● Problem details:
Copy, in full, each line of the material that holds the word "standard".
[Records for processing Boundary: Start]
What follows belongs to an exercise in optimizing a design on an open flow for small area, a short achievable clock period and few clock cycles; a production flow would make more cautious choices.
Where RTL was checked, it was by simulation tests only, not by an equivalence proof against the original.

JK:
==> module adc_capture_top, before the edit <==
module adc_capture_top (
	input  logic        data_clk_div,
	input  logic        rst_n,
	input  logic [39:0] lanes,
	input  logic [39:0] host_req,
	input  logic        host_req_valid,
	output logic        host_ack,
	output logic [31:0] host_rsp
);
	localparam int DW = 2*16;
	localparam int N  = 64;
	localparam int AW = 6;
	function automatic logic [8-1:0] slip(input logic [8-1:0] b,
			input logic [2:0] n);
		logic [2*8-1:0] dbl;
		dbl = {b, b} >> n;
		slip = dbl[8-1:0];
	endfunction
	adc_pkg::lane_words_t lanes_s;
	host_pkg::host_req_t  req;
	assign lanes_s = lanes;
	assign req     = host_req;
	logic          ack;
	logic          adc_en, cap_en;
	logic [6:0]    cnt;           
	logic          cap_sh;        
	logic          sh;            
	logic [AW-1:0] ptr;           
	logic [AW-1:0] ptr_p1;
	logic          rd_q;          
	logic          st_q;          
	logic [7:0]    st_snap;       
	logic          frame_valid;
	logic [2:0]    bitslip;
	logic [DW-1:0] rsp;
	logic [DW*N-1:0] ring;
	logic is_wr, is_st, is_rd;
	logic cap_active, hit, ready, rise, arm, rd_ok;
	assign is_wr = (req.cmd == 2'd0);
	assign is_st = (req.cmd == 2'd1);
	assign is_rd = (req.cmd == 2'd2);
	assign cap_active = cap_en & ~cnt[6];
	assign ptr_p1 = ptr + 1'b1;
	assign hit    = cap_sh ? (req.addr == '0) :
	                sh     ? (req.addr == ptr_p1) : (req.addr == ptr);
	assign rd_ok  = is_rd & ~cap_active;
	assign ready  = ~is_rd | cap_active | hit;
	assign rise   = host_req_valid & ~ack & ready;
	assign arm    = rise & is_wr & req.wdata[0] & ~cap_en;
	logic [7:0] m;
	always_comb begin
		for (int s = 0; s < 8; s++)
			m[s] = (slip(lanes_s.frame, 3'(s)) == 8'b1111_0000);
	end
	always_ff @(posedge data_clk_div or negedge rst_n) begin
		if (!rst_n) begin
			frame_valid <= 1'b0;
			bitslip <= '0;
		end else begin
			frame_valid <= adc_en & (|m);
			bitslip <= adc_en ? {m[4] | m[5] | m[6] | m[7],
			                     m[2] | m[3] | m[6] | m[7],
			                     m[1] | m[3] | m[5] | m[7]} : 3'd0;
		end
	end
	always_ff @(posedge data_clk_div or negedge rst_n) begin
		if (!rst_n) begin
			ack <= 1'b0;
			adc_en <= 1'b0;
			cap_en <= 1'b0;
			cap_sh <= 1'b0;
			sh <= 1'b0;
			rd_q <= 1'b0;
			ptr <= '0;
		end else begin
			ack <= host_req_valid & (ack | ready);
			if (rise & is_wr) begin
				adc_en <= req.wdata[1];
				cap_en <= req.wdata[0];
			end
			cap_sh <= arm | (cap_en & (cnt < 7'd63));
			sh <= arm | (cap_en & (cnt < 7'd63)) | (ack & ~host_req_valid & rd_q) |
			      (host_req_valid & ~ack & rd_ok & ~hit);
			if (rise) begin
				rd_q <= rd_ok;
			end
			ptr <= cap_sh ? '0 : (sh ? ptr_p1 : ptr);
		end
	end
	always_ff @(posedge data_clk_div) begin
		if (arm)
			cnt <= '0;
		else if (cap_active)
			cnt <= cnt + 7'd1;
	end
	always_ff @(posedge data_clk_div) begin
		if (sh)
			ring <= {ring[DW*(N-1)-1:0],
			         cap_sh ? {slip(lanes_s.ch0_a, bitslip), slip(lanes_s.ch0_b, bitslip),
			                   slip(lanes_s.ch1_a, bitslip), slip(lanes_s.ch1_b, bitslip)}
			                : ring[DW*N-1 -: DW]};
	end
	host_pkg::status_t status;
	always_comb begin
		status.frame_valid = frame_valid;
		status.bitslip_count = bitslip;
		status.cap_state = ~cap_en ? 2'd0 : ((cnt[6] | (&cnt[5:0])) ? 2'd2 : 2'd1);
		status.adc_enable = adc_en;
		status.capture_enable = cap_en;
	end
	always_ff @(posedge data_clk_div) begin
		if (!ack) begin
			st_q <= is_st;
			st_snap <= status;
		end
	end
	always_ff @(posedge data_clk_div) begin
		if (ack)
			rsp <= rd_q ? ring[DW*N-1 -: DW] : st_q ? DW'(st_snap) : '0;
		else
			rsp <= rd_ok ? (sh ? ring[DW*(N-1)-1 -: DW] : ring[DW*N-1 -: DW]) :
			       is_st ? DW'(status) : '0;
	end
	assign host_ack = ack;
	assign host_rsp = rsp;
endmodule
[Records for processing Boundary: End]
[Records for processing Boundary: Start]
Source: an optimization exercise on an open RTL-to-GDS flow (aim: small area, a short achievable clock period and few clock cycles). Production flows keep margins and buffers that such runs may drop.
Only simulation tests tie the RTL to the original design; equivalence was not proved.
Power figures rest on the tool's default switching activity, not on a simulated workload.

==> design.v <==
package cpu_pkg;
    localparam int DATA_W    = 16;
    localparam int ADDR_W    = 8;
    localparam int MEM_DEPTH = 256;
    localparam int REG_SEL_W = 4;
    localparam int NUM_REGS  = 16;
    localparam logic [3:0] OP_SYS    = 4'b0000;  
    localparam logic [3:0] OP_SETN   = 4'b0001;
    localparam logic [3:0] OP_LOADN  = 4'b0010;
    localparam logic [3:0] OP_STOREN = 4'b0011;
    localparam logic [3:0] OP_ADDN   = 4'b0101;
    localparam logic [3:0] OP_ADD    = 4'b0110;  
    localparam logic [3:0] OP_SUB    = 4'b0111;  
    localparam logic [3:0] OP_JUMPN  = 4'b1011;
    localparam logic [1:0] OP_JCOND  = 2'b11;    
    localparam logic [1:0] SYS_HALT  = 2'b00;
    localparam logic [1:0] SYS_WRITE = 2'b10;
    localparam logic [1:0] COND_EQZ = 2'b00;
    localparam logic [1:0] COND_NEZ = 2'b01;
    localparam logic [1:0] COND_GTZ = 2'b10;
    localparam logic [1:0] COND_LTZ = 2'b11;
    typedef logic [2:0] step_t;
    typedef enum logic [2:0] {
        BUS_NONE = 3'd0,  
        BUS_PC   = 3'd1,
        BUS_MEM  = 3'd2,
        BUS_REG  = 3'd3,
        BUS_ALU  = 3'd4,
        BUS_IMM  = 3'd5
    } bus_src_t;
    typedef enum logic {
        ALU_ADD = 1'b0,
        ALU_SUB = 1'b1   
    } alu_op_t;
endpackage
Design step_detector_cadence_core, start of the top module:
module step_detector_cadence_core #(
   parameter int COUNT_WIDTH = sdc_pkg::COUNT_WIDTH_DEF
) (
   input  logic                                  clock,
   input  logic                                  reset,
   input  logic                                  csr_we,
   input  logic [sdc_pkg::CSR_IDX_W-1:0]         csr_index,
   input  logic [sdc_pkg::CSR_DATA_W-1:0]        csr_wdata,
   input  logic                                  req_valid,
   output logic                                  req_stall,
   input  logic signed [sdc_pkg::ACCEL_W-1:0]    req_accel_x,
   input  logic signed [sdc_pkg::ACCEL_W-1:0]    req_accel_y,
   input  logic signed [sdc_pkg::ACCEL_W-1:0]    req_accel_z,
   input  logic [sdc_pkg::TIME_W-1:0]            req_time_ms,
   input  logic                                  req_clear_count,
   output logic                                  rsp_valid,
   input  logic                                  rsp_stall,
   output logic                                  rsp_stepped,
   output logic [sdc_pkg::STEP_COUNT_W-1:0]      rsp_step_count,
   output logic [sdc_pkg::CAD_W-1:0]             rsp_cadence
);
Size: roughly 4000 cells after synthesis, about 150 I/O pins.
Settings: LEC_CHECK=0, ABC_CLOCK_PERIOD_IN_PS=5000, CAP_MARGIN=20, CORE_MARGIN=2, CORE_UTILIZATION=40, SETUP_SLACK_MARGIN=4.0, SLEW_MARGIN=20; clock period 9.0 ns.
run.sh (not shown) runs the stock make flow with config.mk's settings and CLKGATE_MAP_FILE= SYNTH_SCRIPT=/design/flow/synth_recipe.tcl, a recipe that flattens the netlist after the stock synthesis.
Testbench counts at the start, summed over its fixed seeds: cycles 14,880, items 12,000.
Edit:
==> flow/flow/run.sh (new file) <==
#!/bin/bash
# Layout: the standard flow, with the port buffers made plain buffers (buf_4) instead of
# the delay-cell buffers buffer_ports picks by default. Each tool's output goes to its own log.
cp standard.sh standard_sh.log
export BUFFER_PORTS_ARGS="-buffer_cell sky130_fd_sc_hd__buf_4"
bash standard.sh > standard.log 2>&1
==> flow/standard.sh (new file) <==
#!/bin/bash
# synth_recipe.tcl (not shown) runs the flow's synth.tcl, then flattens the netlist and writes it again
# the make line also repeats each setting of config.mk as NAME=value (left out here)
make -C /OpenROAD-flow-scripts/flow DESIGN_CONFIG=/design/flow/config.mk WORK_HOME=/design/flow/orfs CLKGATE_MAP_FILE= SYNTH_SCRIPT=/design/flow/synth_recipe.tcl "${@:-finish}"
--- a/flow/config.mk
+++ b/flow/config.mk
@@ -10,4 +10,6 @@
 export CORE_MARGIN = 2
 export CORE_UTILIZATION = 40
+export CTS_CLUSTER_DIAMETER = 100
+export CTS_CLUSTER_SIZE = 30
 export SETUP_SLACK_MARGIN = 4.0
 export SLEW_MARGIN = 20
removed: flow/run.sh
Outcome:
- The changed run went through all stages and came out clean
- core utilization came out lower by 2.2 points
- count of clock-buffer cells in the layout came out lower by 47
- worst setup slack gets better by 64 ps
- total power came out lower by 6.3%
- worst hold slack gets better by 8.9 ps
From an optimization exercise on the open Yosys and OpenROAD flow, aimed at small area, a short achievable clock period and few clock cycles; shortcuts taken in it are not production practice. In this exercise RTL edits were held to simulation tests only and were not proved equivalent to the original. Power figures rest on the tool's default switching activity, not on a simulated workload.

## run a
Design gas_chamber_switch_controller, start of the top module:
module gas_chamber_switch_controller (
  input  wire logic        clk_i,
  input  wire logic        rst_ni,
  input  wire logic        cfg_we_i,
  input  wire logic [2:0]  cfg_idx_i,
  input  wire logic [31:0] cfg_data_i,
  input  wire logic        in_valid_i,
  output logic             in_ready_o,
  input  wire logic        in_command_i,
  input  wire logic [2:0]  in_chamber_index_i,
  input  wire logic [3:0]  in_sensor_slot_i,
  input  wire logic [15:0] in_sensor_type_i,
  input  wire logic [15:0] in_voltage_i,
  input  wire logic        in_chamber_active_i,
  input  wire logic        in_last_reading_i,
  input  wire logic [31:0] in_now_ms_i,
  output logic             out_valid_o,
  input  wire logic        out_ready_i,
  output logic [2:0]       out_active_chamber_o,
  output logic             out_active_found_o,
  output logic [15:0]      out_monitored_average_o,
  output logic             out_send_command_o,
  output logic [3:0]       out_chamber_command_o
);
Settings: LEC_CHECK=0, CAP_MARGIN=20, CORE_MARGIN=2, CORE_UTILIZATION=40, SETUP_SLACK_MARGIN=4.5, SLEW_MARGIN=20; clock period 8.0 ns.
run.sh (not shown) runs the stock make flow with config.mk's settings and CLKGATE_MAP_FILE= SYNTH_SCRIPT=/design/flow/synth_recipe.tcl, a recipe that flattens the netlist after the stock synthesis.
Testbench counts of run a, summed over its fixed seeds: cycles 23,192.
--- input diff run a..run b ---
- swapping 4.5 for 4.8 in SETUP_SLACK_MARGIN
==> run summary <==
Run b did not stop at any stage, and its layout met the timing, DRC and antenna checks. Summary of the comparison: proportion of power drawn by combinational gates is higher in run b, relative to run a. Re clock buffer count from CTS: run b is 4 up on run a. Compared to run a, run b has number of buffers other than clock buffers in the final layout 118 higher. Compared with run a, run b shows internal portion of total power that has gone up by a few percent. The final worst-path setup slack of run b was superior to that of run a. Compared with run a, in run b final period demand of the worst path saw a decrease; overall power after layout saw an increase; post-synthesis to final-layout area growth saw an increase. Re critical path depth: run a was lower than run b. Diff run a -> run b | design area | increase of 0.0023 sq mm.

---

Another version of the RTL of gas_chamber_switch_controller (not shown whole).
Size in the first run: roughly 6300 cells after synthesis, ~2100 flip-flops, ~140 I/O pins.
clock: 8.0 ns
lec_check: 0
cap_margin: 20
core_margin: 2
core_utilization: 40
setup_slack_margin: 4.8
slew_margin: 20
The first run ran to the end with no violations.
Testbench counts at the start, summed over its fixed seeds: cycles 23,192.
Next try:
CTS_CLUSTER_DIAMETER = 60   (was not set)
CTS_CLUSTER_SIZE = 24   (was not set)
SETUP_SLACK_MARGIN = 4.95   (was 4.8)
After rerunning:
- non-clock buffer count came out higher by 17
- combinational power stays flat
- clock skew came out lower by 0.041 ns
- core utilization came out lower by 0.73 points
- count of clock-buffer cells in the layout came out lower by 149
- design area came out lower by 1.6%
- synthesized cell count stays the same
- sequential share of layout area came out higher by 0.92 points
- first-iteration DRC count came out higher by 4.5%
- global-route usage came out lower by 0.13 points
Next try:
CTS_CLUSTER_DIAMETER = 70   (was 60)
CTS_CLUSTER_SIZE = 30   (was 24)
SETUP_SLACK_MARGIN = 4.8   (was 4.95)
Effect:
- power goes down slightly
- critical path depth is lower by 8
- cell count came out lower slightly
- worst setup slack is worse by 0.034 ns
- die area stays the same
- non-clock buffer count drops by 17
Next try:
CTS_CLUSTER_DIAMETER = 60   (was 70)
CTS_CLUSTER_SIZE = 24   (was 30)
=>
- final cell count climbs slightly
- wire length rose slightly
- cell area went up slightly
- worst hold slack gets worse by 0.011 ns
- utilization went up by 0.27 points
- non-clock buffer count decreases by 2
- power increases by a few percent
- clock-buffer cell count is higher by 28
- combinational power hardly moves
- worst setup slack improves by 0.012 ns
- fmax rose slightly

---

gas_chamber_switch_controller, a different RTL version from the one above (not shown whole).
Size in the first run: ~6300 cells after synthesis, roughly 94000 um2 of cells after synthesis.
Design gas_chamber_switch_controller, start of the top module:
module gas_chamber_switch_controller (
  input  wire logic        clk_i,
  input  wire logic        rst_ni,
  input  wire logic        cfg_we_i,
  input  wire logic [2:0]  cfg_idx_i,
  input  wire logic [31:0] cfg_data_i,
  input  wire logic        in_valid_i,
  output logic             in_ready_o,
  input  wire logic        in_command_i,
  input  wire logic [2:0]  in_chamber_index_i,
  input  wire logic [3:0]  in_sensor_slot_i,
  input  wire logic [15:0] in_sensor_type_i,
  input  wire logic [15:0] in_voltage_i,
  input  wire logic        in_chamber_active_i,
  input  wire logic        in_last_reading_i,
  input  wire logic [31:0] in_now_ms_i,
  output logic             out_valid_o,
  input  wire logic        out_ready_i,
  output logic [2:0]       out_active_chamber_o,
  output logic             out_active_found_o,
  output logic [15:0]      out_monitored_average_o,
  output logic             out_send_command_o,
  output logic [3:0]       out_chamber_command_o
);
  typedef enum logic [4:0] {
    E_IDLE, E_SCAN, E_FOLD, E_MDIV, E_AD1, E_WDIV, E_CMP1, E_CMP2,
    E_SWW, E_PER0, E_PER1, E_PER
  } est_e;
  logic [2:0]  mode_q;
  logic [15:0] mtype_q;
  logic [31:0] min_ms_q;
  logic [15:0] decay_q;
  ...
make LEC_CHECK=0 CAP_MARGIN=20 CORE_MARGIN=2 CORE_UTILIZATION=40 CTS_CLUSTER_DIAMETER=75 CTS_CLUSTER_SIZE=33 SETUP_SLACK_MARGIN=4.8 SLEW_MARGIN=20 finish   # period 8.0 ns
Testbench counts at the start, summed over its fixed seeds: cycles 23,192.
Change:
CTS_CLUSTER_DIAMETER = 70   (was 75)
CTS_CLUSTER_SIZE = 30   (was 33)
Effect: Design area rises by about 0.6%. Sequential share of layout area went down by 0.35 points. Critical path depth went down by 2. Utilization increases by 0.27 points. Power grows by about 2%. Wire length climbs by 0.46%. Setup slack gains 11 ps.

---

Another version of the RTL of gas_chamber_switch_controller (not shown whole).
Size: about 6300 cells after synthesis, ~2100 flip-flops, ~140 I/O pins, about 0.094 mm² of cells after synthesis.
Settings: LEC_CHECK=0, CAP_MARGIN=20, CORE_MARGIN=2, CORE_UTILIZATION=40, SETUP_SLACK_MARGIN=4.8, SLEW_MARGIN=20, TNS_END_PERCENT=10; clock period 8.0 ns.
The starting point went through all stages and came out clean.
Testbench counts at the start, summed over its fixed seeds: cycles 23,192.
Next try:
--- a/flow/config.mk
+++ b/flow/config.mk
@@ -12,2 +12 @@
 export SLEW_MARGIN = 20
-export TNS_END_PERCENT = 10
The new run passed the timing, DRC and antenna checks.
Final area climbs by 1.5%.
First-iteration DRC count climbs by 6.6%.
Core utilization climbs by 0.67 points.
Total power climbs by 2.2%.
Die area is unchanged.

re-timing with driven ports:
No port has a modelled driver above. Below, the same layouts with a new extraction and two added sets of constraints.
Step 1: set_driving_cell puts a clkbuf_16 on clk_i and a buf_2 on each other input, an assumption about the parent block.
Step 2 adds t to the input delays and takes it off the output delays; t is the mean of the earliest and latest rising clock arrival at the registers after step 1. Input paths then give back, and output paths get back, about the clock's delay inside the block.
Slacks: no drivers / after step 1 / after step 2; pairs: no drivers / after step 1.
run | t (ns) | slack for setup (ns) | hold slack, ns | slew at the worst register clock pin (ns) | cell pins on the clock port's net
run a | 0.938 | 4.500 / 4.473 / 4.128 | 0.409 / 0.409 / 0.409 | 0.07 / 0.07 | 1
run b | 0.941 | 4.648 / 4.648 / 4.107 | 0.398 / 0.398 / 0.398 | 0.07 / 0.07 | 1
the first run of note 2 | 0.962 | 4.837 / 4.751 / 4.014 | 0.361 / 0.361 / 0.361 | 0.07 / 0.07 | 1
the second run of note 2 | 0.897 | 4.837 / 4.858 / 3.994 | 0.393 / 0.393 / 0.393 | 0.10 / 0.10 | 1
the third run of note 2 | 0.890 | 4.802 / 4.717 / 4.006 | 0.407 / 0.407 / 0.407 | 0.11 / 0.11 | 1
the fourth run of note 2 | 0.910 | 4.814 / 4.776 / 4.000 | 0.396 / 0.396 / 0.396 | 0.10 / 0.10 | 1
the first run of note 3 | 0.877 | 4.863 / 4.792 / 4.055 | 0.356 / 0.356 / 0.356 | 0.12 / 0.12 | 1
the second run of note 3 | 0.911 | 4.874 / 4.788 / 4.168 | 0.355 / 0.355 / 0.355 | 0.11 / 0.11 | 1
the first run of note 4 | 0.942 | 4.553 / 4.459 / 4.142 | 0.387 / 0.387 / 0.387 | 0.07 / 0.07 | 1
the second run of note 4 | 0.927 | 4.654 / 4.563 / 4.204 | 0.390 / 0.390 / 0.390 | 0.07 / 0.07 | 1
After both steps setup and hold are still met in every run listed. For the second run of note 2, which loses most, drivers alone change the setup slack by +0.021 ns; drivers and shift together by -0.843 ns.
[Records for processing Boundary: End]
● Answer:
# Layout: the standard flow, with the port buffers made plain buffers (buf_4) instead of
cp standard.sh standard_sh.log
bash standard.sh > standard.log 2>&1
==> flow/standard.sh (new file) <==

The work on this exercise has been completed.